Regarding references...

Your potential employer is used to not being able to get reference from people's current employers. They know that most people don't advertise their job searches. So, either explain this to the people hiring or ask someone you trust at your current job to act as a reference who you trust will keep it confidential.

Find your art magazine boss! It's so easy to find people these days. Use the internet - it's a miracle worker. Call everyone you can get at the magazine until someone knows where she is. Ask everyone you might know in common.

Also, it's probably worth an internet search and a call to the PR office to try to track down your old boss.

The student org leader might also work. She can certainly speak well about your work. And the employer won't know her age from a letter of recommendation or a phone interview, especially if she currently has an impressive job.

Also, think outside the box of anyone who knows you in a professional setting. It can be anyone who likes you and is willing to go to bat for you who is willing to rave about you on the phone or in a letter. Even if they didn't directly supervise you or if you didn't do major work for them, anyone willing to talk someone up can make them sound impressive. I am an employer, and I do this all the time for people who left a good impression on me.

Anonymous said...

Also, if you haven't done so already, I highly suggest that you make it very clear to this employer that you want the job and that you would accept it if offered. Send a thank you note for the interview. Shoot anyone you know there an email to tell them how excited you are about the chance to work there. I know that if I am facing a close call between candidates, I'd rather choose the person I know is into the job and who will take it.

beth said...

I can't help you. I'd love to get a new job, but I made the mistake of staying in one job too long, and now all work-related references would be from co-workers, whom I don't want to know that I'm interviewing. The other suggestions here are great, though.

Anonymous said...

What about one (or more) of your fellow volunteers, who aren't applying for the job? I work in nonprofit fundraising, and references from volunteers/clients rank highly.

And same as above: Find those folks that you would have asked for references, and keep in touch with them from now on.
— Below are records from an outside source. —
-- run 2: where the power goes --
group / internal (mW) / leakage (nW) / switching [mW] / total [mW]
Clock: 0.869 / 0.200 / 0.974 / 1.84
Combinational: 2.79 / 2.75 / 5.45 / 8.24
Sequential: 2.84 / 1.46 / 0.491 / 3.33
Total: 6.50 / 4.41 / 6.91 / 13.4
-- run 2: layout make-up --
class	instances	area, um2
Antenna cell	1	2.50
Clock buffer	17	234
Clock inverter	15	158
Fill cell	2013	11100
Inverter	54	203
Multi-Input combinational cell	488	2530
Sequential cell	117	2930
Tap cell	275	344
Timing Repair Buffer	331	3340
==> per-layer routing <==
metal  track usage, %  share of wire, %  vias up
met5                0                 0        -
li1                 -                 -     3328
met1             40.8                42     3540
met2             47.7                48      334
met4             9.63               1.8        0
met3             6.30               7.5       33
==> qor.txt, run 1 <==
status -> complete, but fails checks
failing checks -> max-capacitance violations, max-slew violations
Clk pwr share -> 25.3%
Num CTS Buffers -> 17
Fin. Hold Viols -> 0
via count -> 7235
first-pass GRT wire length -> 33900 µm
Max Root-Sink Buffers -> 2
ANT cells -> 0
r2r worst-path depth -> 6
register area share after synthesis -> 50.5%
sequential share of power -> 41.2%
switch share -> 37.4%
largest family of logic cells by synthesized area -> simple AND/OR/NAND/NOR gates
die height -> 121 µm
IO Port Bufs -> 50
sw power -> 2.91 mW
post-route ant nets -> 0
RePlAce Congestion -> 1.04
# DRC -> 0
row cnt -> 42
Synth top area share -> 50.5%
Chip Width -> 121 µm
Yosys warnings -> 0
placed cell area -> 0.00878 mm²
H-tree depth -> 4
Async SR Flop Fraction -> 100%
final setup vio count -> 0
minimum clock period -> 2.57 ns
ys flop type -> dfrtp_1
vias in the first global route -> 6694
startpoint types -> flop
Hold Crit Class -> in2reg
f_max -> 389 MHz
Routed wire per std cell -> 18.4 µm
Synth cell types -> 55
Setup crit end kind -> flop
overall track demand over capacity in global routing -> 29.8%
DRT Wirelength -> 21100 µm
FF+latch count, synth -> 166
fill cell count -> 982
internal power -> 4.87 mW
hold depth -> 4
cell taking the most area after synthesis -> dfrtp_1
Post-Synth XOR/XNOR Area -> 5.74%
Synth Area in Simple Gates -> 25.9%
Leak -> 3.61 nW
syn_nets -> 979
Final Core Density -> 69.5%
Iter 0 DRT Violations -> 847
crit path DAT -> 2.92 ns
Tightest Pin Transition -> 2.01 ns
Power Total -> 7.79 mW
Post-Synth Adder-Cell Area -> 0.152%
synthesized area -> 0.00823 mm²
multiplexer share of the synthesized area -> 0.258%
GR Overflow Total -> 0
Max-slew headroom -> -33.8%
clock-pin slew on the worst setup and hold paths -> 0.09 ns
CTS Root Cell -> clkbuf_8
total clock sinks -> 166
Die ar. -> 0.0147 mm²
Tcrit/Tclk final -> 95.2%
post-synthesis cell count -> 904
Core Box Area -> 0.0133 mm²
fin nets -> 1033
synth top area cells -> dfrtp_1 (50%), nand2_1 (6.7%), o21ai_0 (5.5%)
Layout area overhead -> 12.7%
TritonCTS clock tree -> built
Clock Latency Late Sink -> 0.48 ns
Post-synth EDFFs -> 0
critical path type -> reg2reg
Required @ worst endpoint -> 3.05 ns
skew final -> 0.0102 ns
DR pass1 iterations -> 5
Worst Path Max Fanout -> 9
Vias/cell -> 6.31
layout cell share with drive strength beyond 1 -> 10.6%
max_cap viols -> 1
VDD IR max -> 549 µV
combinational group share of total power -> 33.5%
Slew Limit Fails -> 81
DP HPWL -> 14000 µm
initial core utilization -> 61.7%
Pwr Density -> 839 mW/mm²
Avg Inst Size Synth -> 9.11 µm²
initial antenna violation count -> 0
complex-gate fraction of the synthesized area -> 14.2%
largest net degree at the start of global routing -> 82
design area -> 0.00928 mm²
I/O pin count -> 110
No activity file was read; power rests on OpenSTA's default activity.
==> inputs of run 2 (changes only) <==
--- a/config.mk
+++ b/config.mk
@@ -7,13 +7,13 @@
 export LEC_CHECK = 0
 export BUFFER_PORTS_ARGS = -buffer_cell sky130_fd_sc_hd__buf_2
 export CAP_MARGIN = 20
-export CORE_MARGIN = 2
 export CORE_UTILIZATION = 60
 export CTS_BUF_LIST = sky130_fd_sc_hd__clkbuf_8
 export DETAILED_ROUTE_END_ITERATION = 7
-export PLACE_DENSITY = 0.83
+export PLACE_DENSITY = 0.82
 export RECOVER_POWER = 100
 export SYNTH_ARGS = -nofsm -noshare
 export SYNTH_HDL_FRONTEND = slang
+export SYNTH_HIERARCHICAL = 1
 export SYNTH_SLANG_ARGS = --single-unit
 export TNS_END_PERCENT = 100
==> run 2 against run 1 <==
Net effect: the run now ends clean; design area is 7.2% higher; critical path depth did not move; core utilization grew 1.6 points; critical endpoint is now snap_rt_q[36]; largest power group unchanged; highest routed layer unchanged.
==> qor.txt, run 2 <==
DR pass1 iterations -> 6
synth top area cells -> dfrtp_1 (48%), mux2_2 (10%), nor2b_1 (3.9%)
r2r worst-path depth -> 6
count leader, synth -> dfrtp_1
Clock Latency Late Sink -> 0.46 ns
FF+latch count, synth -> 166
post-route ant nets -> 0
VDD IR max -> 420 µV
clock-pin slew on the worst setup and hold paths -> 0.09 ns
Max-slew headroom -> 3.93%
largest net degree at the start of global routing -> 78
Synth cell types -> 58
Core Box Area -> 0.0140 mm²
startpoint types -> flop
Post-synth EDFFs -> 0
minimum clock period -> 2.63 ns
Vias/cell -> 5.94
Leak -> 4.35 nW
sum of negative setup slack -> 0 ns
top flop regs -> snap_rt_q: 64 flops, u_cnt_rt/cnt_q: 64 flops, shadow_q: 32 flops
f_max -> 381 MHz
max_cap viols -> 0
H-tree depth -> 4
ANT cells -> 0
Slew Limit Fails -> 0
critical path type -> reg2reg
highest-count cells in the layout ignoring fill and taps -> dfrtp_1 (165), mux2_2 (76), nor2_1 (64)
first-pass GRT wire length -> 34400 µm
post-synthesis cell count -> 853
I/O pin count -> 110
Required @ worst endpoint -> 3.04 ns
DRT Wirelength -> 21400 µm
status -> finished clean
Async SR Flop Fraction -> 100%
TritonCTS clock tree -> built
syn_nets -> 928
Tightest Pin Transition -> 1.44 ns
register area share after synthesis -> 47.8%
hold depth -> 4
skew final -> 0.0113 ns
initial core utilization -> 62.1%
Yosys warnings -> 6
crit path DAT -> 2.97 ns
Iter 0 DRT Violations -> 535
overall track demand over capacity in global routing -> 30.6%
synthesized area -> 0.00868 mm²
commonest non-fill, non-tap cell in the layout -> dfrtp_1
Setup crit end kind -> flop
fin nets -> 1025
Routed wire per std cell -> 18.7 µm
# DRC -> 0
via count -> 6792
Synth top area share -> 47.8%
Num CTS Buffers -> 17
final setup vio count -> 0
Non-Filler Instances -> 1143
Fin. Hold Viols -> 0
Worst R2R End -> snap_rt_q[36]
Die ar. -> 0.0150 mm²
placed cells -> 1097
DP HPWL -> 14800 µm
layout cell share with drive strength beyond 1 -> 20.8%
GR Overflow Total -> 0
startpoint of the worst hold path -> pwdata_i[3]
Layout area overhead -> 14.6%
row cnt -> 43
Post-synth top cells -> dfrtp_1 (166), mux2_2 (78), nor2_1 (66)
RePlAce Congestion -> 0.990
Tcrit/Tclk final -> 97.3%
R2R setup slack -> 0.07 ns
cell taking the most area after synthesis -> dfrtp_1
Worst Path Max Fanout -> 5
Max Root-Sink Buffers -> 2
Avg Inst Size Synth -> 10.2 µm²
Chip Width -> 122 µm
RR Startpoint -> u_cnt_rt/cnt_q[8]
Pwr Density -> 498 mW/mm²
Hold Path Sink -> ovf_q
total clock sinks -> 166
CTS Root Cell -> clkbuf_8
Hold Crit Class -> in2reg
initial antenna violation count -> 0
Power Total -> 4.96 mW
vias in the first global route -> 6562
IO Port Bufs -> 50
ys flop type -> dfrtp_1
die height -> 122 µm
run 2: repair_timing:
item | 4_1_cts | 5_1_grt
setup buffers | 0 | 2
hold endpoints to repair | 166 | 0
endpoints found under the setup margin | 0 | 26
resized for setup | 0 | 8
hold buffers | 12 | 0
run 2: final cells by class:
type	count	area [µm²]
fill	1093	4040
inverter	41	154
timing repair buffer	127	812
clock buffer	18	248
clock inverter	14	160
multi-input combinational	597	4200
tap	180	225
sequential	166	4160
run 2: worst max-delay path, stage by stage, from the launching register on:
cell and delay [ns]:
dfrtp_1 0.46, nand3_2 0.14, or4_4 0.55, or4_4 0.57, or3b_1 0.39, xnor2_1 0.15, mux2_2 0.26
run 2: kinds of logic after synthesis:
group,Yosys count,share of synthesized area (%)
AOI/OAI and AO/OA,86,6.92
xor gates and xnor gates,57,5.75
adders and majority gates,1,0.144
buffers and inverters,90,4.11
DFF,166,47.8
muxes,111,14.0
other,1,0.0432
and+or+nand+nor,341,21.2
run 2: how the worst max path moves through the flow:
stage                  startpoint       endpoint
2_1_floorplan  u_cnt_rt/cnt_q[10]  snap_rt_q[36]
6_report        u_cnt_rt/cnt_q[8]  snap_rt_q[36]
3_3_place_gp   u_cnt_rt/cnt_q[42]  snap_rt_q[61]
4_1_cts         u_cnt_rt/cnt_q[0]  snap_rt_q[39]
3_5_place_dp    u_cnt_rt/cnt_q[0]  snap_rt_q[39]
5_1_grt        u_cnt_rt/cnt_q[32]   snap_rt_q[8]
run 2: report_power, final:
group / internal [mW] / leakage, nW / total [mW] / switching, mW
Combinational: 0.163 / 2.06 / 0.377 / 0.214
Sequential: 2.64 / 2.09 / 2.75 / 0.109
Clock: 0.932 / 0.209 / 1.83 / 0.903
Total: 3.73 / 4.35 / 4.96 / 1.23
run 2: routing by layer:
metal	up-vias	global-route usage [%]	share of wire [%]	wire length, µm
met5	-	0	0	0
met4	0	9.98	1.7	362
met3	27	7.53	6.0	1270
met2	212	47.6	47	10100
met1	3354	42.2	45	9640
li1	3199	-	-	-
File: src/rtl/prefetch_fifo.sv
// Small synchronous FIFO holding fetched instructions ahead of decode.
// Flush empties it and wins over push/pop. When empty, the head output keeps
// the last value presented so decode sees a stable word.
module prefetch_fifo #(
  parameter int DEPTH = 4
) (
  input  logic                     clock,
  input  logic                     resetn,
  input  logic                     flush,
  input  logic                     push,
  input  pipe_pkg::fetch_entry_t   push_data,
  input  logic                     pop,
  output logic [$clog2(DEPTH):0]   count,
  output logic                     full,
  output logic                     empty,
  output pipe_pkg::fetch_entry_t   head_data
);
  import pipe_pkg::*;

  localparam int AW = $clog2(DEPTH);

  fetch_entry_t   mem [DEPTH];
  fetch_entry_t   last;
  logic [AW-1:0]  wr_ptr;
  logic [AW-1:0]  rd_ptr;
  logic           do_push;
  logic           do_pop;

  assign full      = (count == (AW+1)'(DEPTH));
  assign empty     = (count == '0);
  assign do_push   = push && !full;
  assign do_pop    = pop && !empty;
  assign head_data = empty ? last : mem[rd_ptr];

  // Entry storage: written on an accepted push, never reset.
  always_ff @(posedge clock) begin
    if (resetn && !flush && do_push) begin
      mem[wr_ptr] <= push_data;
    end
  end

  // Pointers, occupancy and the held-output register.
  always_ff @(posedge clock) begin
    if (!resetn) begin
      wr_ptr <= '0;
      rd_ptr <= '0;
      count  <= '0;
      last   <= '0;
    end else if (flush) begin
      wr_ptr <= '0;
      rd_ptr <= '0;
      count  <= '0;
      if (!empty) begin
        last <= mem[rd_ptr];
      end
    end else begin
      if (do_push) begin
        wr_ptr <= wr_ptr + AW'(1);
      end
      if (do_pop) begin
        rd_ptr <= rd_ptr + AW'(1);
        last   <= mem[rd_ptr];
      end
      case ({do_push, do_pop})
        2'b10:   count <= count + (AW+1)'(1);
        2'b01:   count <= count - (AW+1)'(1);
        default: count <= count;
      endcase
    end
  end

endmodule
Grad school or no, networks are VITAL.

Anonymous said...

It is kind of a moot point now, but I still thought I might share this about references and all. I learnt it from a colleague a few years ago. At the time, she was getting laid off because our company was overstaffed and needed to cut back. She asked our supervisor to write her a reference letter that she could take with her. Just a general letter that she could use if need be.

I thought it was a great idea because at times like these when you need a reference and you can't track anyone down, it is very helpful. It saves you quite a bit of hassle too. In any case, it is a padding. Its there when you need it. I'd really, really recommend doing this. A lot of my old supervisors have now moved on and it really sucks when I need to get a reference. The other problem with me is that if its been a long time and I really haven't been in touch with them, I feel as if I am imposing somehow and I don't like that.

Anyway, good luck!

P.S. First time reader here! Your blog's pretty interesting... I gotta say!

pomo housewife said...

also a bit late, but... people know each other. It is a small world, professionally. How worse would it be if your employer found out out-of-the-blue from a third party?

I feel you ought to let them know, be totally upfront that you value your current job but the interviewed position is something of a dream job for you. Nobody is that unrealistic that they think they will keep you forever, if you are a great employee.

Better to risk them seeing you as expendable but honest than have them blindsided by your leaving.

I read a very good article on this somewhere - I wish I could remember where. Try googling it.